= Activity =
Report back each line of the data that contains the word "period".

##### Entries supplied

This is an optimization exercise on Yosys and OpenROAD, whose aim is small area, not a production implementation.
Only simulation tests tie the RTL to the original design; equivalence was not proved.
No activity file was given, so power comes from the tool's default toggle rates.

Setup of v37:
Design pcal_engine, start of the top module:
module pcal_engine (
    input  wire        clk,
    input  wire        rst,
    input  wire [7:0]  cfg_addr,
    input  wire [1:0]  cfg_forced,
    input  wire [7:0]  cfg_retries,
    input  wire        cfg_pin_hook,
    input  wire        cmd_valid,
    output wire        cmd_ready,
    input  wire [31:0] cmd_data,
    output wire        rsp_valid,
    output wire        rsp_ok,
    output wire [15:0] rsp_value,
    output wire        tr_valid,
    output wire [1:0]  tr_kind,
    output wire [6:0]  tr_dev,
    output wire [7:0]  tr_reg,
    output wire [7:0]  tr_wdata,
    input  wire        tr_done,
    input  wire        tr_ok,
    input  wire [7:0]  tr_rdata,
    output wire        evt_valid,
    output wire        evt_global,
    output wire [7:0]  evt_id,
    output wire [3:0]  evt_pin,
    output wire        evt_state,
    output wire [15:0] evt_status
);
    localparam [4:0] S_CLR  = 5'd0,  S_IDLE = 5'd1,  S_LIST = 5'd2,  S_EXEC = 5'd3,
                     S_HPIN = 5'd4,  S_HINI = 5'd5,  S_DOF  = 5'd6,  S_DET0 = 5'd7,
                     S_DET1 = 5'd8,  S_DET2 = 5'd9,  S_POST = 5'd10, S_GATE = 5'd11,
                     S_LR   = 5'd12, S_LW   = 5'd13, S_RST  = 5'd14, S_ANS  = 5'd15,
                     S_CBW  = 5'd17, S_HX   = 5'd18, S_EVG  = 5'd19,
                     S_EVW  = 5'd20, S_EVP  = 5'd21, S_RESP = 5'd22, S_RFL  = 5'd23,
                     S_HXW  = 5'd24, S_SNW  = 5'd25, S_SNP  = 5'd26;
    reg [2:0]  ab;           
    reg [7:0]  retries;
    reg [1:0]  forced;
    reg        hook;
    reg [4:0]  err;          
    reg [1:0]  variant;
    reg        init;
    reg [15:0] snr;          
    reg [7:0]  gcb;
    reg [7:0]  cid [0:15];   
    reg [1:0]  ced [0:15];   
    reg [3:0]  pos;
    reg [4:0]  state;
    reg [6:0]  op;
    reg        bad, pinbad;
    reg [3:0]  pn;
    reg [31:0] X;
    reg [15:0] M;
    reg [7:0]  att;
    reg        t6;
    reg [3:0]  tl;
  ...
clock: 8.0 ns
lec_check: 0
cap_margin: 20
core_margin: 2
core_utilization: 30
place_density: 0.5
slew_margin: 20
standard.sh (not shown) runs the stock make flow with config.mk's settings and CLKGATE_MAP_FILE= SYNTH_SCRIPT=/design/flow/synth_recipe.tcl, a recipe that flattens the netlist after the stock synthesis.
==> flow/flow/run.sh <==
#!/bin/bash
# Own layout flow: the standard layout, with three changes.
#  - synthesis: the standard flow's synthesis script unchanged, except that the ABC call
#    uses an area-oriented script (flow/area.abc) instead of ORFS's speed
#    script; registers are mapped before ABC runs, so they are untouched.
#  - port buffers: buffer_ports uses sky130_fd_sc_hd__buf_1.
#  - CTS: no dummy loads.
set -euo pipefail
W=$(pwd)
cat > "$W/own_synth.tcl" <<TCL
proc abc {args} {
  set out {}
  set skip 0
  foreach a \$args {
    if {\$skip} { set skip 0; continue }
    if {\$a eq "-script" || \$a eq "-constr"} { set skip 1; continue }
    lappend out \$a
  }
  yosys abc -script $W/flow/area.abc {*}\$out
}
source $W/synth_recipe.tcl
TCL
sed "s#SYNTH_SCRIPT=[^ ]*synth_recipe.tcl#SYNTH_SCRIPT=$W/own_synth.tcl#" standard.sh > own_standard.sh
grep -q own_synth.tcl own_standard.sh
export BUFFER_PORTS_ARGS="-buffer_cell sky130_fd_sc_hd__buf_1"
export CTS_ARGS="-sink_clustering_enable -repair_clock_nets -dont_use_dummy_load -buf_list sky130_fd_sc_hd__clkbuf_8 -sink_clustering_size 14 -sink_clustering_max_diameter 80"
bash own_standard.sh > "$W/flow_make.log" 2>&1
==> flow/flow/area.abc <==
strash
&get -n
&fraig -x
&put
scorr
dc2
strash
&get -n
&dch -f
&nf -R 1000
&put
strash
&get -n
&dch -f
&nf -R 1000
&put
diff inputs: v37 => v10
- a change of CORE_UTILIZATION from 30 to 40
- a change of PLACE_DENSITY from 0.5 to 0.6
==> flow/flow/area.abc <==
strash
&get -n
&fraig -x
&put
scorr
dc2
strash
&get -n
&dch -f
&nf -R 1000
&put
## What came out
Cmp v37 and v10 / final period utilization / lower: v10
Looking at cell with the largest stage delay on the worst path, the nor3_2 result is from v37; the edfxtp_1 one comes from v10.
Maximum single-stage delay on the critical path for v10: 0.13 ns down relative to v37
From v37 to v10 the numbers moved as follows: final critical path time including I/O delays and setup down 0.50 ns, clock-buffer cell count down 3, flip-flop and latch power up about 3%, highest achievable clock rate up 9.3%.
v37 vs v10, end point of the critical path: rsp_value[11] vs tr_valid
#### Input delta (v30 over v10)
diff --git a/flow/flow/run.sh b/flow/flow/run.sh
--- a/flow/flow/run.sh
+++ b/flow/flow/run.sh
@@ -25,3 +25,3 @@
 export BUFFER_PORTS_ARGS="-buffer_cell sky130_fd_sc_hd__buf_1"
-export CTS_ARGS="-sink_clustering_enable -repair_clock_nets -dont_use_dummy_load -buf_list sky130_fd_sc_hd__clkbuf_8 -sink_clustering_size 14 -sink_clustering_max_diameter 80"
+export CTS_ARGS="-sink_clustering_enable -repair_clock_nets -dont_use_dummy_load -buf_list sky130_fd_sc_hd__clkbuf_16 -sink_clustering_size 30 -sink_clustering_max_diameter 40"
 bash own_standard.sh > "$W/flow_make.log" 2>&1
Notes after the runs:
- v30: all stages complete, timing, DRC and antenna checks passed
- Looking at total power across v10 and v30, the one that comes out lower is v10.
- Register-to-register slack delta (v10 -> v30): insignificant
- On area growth from synthesis to layout: v30 sits above v10.
- Diff v10 -> v30: sequential cell fraction of total power decreased by 6.7 points relative to the old numbers, number of vias in the routed layout increased by 169 relative to the old numbers.
- Comparing v10 with v30, the routed length per placed instance came out essentially unchanged.
- Max final worst-path cycle share across v10 and v30: v10
- | fraction of layout cells with a size suffix above 1 | higher: v30 |
#### Input delta (v24 over v30)
diff --git a/flow/flow/run.sh b/flow/flow/run.sh
--- a/flow/flow/run.sh
+++ b/flow/flow/run.sh
@@ -25,3 +25,3 @@
 export BUFFER_PORTS_ARGS="-buffer_cell sky130_fd_sc_hd__buf_1"
-export CTS_ARGS="-sink_clustering_enable -repair_clock_nets -dont_use_dummy_load -buf_list sky130_fd_sc_hd__clkbuf_16 -sink_clustering_size 30 -sink_clustering_max_diameter 40"
+export CTS_ARGS="-sink_clustering_enable -repair_clock_nets -dont_use_dummy_load -buf_list sky130_fd_sc_hd__clkbuf_8 -sink_clustering_size 14 -sink_clustering_max_diameter 80"
 bash own_standard.sh > "$W/flow_make.log" 2>&1
==> flow/flow/area.abc <==
strash
&get -n
&fraig -x
&put
scorr
dc2
strash
&get -n
&dch -f
&nf -R 1000
&put
strash
&get -n
&dch -f
&nf -R 1000
&put
Findings:
NOTE number of instances in the synthesized netlist v30->v24 decreased slightly. Compared with v30, maximum frequency in v24 decreased by a few percent. Sequential share of layout area for v24 is higher than for v30. Between v30 and v24, the flow reports clock-buffer cell count decreasing by more than a quarter.

---

pcal_engine again, from the RTL that the note above started with.
export LEC_CHECK = 0
export CAP_MARGIN = 20
export CORE_MARGIN = 2
export CORE_UTILIZATION = 40
export PLACE_DENSITY = 0.6
export SLEW_MARGIN = 20
create_clock -name core_clock -period 8.0 [get_ports {clk}]
==> flow/flow/run.sh <==
#!/bin/bash
# Own layout flow: the standard layout, with three changes.
#  - synthesis: the standard flow's synthesis script unchanged, except that the ABC call
#    uses an area-oriented script (flow/area.abc) instead of ORFS's speed
#    script; registers are mapped before ABC runs, so they are untouched.
#  - port buffers: buffer_ports uses sky130_fd_sc_hd__buf_1.
#  - CTS: no dummy loads.
set -euo pipefail
W=$(pwd)
cat > "$W/own_synth.tcl" <<TCL
proc abc {args} {
  set out {}
  set skip 0
  foreach a \$args {
    if {\$skip} { set skip 0; continue }
    if {\$a eq "-script" || \$a eq "-constr"} { set skip 1; continue }
    lappend out \$a
  }
  yosys abc -script $W/flow/area.abc {*}\$out
}
source $W/synth_recipe.tcl
TCL
sed "s#SYNTH_SCRIPT=[^ ]*synth_recipe.tcl#SYNTH_SCRIPT=$W/own_synth.tcl#" standard.sh > own_standard.sh
grep -q own_synth.tcl own_standard.sh
export BUFFER_PORTS_ARGS="-buffer_cell sky130_fd_sc_hd__buf_1"
export CTS_ARGS="-sink_clustering_enable -repair_clock_nets -dont_use_dummy_load -buf_list sky130_fd_sc_hd__clkbuf_8 -sink_clustering_size 20 -sink_clustering_max_diameter 50"
bash own_standard.sh > "$W/flow_make.log" 2>&1
==> flow/flow/area.abc <==
strash
&get -n
&fraig -x
&put
scorr
dc2
strash
&get -n
&dch -f
&nf -R 1000
&put
The starting point went through all stages and came out clean.
Rerun with:
--- a/flow/config.mk
+++ b/flow/config.mk
@@ -6,7 +6,8 @@
 export NUM_CORES = 4
 export LEC_CHECK = 0
-export CAP_MARGIN = 20
+export CAP_MARGIN = 0
 export CORE_MARGIN = 2
 export CORE_UTILIZATION = 40
+export GPL_TIMING_DRIVEN = 0
 export PLACE_DENSITY = 0.6
-export SLEW_MARGIN = 20
+export SLEW_MARGIN = 0
- utilization stays the same
- via count falls by 1.2%
- setup slack gets worse by 110 ps
- synthesized area is unchanged
- total power is about the same
- first-iteration DRC count went down by 5.1%
- worst hold slack degrades by 17 ps
- global-route usage falls by 1.7 points
- clock-buffer cell count came out higher by 3
Rerun with:
--- a/flow/flow/run.sh
+++ b/flow/flow/run.sh
@@ -24,4 +24,4 @@
 grep -q own_synth.tcl own_standard.sh
 export BUFFER_PORTS_ARGS="-buffer_cell sky130_fd_sc_hd__buf_1"
-export CTS_ARGS="-sink_clustering_enable -repair_clock_nets -dont_use_dummy_load -buf_list sky130_fd_sc_hd__clkbuf_8 -sink_clustering_size 20 -sink_clustering_max_diameter 50"
+export CTS_ARGS="-sink_clustering_enable -repair_clock_nets -dont_use_dummy_load -buf_list sky130_fd_sc_hd__clkbuf_8 -sink_clustering_size 14 -sink_clustering_max_diameter 80"
 bash own_standard.sh > "$W/flow_make.log" 2>&1
==> flow/flow/area.abc (replaced) <==
strash
&get -n
&fraig -x
&put
scorr
dc2
strash
&get -n
&dch -f
&nf -R 1000
&put
strash
&get -n
&dch -f
&nf -R 1000
&put
==> flow/config.mk (replaced) <==
export PLATFORM = sky130hd
export DESIGN_NAME = pcal_engine
export DESIGN_NICKNAME = pcal_engine
export VERILOG_FILES = /design/flow/design.v
export SDC_FILE = /design/flow/constraint.sdc
export NUM_CORES = 4
export LEC_CHECK = 0
export CAP_MARGIN = 20
export CORE_MARGIN = 2
export CORE_UTILIZATION = 55
export PLACE_DENSITY = 0.65
export SLEW_MARGIN = 20
After rerunning:
- synthesized cell count came out lower by 0.75%
- non-clock buffer count rises by 9
- wire length falls by 2.2%
- sequential power decreases by about 3%
- worst setup slack is better by 82 ps
- count of clock-buffer cells in the layout falls by 8
- total power falls by 7.1%
Rerun with:
--- a/flow/flow/run.sh
+++ b/flow/flow/run.sh
@@ -24,4 +24,4 @@
 grep -q own_synth.tcl own_standard.sh
 export BUFFER_PORTS_ARGS="-buffer_cell sky130_fd_sc_hd__buf_1"
-export CTS_ARGS="-sink_clustering_enable -repair_clock_nets -dont_use_dummy_load -buf_list sky130_fd_sc_hd__clkbuf_8 -sink_clustering_size 14 -sink_clustering_max_diameter 80"
+export CTS_ARGS="-sink_clustering_enable -repair_clock_nets -dont_use_dummy_load -buf_list {sky130_fd_sc_hd__clkbuf_8 sky130_fd_sc_hd__clkbuf_16} -sink_clustering_size 16 -sink_clustering_max_diameter 80"
 bash own_standard.sh > "$W/flow_make.log" 2>&1
==> flow/flow/area.abc (replaced) <==
strash
&get -n
&fraig -x
&put
scorr
dc2
strash
&get -n
&dch -f
&nf -R 1000
&put
--- a/flow/config.mk
+++ b/flow/config.mk
@@ -8,5 +8,5 @@
 export CAP_MARGIN = 20
 export CORE_MARGIN = 2
-export CORE_UTILIZATION = 55
-export PLACE_DENSITY = 0.65
+export CORE_UTILIZATION = 40
+export PLACE_DENSITY = 0.6
 export SLEW_MARGIN = 20
Result: Total power rose by 12%; global-route usage fell by 7.6 points; wire length rose by 8.4%; core utilization fell by 16 points; count of clock-buffer cells in the layout fell by 3; setup slack gains 110 ps; synthesized cell count rose by 0.75%; final cell count rose by 6.9%; clock skew fell by 51 ps; maximum frequency rose by 2.0%; area after synthesis rose by 0.97%.

==> re-timing with driven ports <==
No port has a modelled driver above. Below, the same layouts with a new extraction and two added sets of constraints. Step 1 (the two cells are an assumption about what drives the block):
set clk [get_ports {clk}]
set_driving_cell -lib_cell sky130_fd_sc_hd__clkbuf_16 $clk
set_driving_cell -lib_cell sky130_fd_sc_hd__buf_2 [delete_from_list [all_inputs] $clk]
Step 2 times the ports against the registers' clock, not the clock port: input delays grow and output delays shrink by t, the midpoint of the rising clock arrivals with the driver on. Three values: ideal, step 1, step 2; two values: the first two.
run | t (ns) | setup WS [ns] | slew at the worst register clock pin (ns)
v37 | 0.639 | 2.084 / 2.037 / 2.676 | 0.10 / 0.10
v10 | 0.614 | 2.587 / 2.538 / 2.848 | 0.10 / 0.10
v30 | 0.566 | 2.649 / 2.594 / 2.862 | 0.07 / 0.07
v24 | 0.605 | 2.274 / 2.226 / 2.831 | 0.09 / 0.09
the first run of note 2 | 0.659 | 2.551 / 2.504 / 2.883 | 0.11 / 0.11
the second run of note 2 | 0.579 | 2.445 / 2.441 / 2.445 | 0.11 / 0.11
the third run of note 2 | 0.592 | 2.527 / 2.485 / 2.861 | 0.10 / 0.10
the fourth run of note 2 | 0.565 | 2.633 / 2.583 / 2.840 | 0.08 / 0.08
After both steps setup and hold are still met in every run listed.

##########

= Solution for this exercise =
Cmp v37 and v10 / final period utilization / lower: v10
create_clock -name core_clock -period 8.0 [get_ports {clk}]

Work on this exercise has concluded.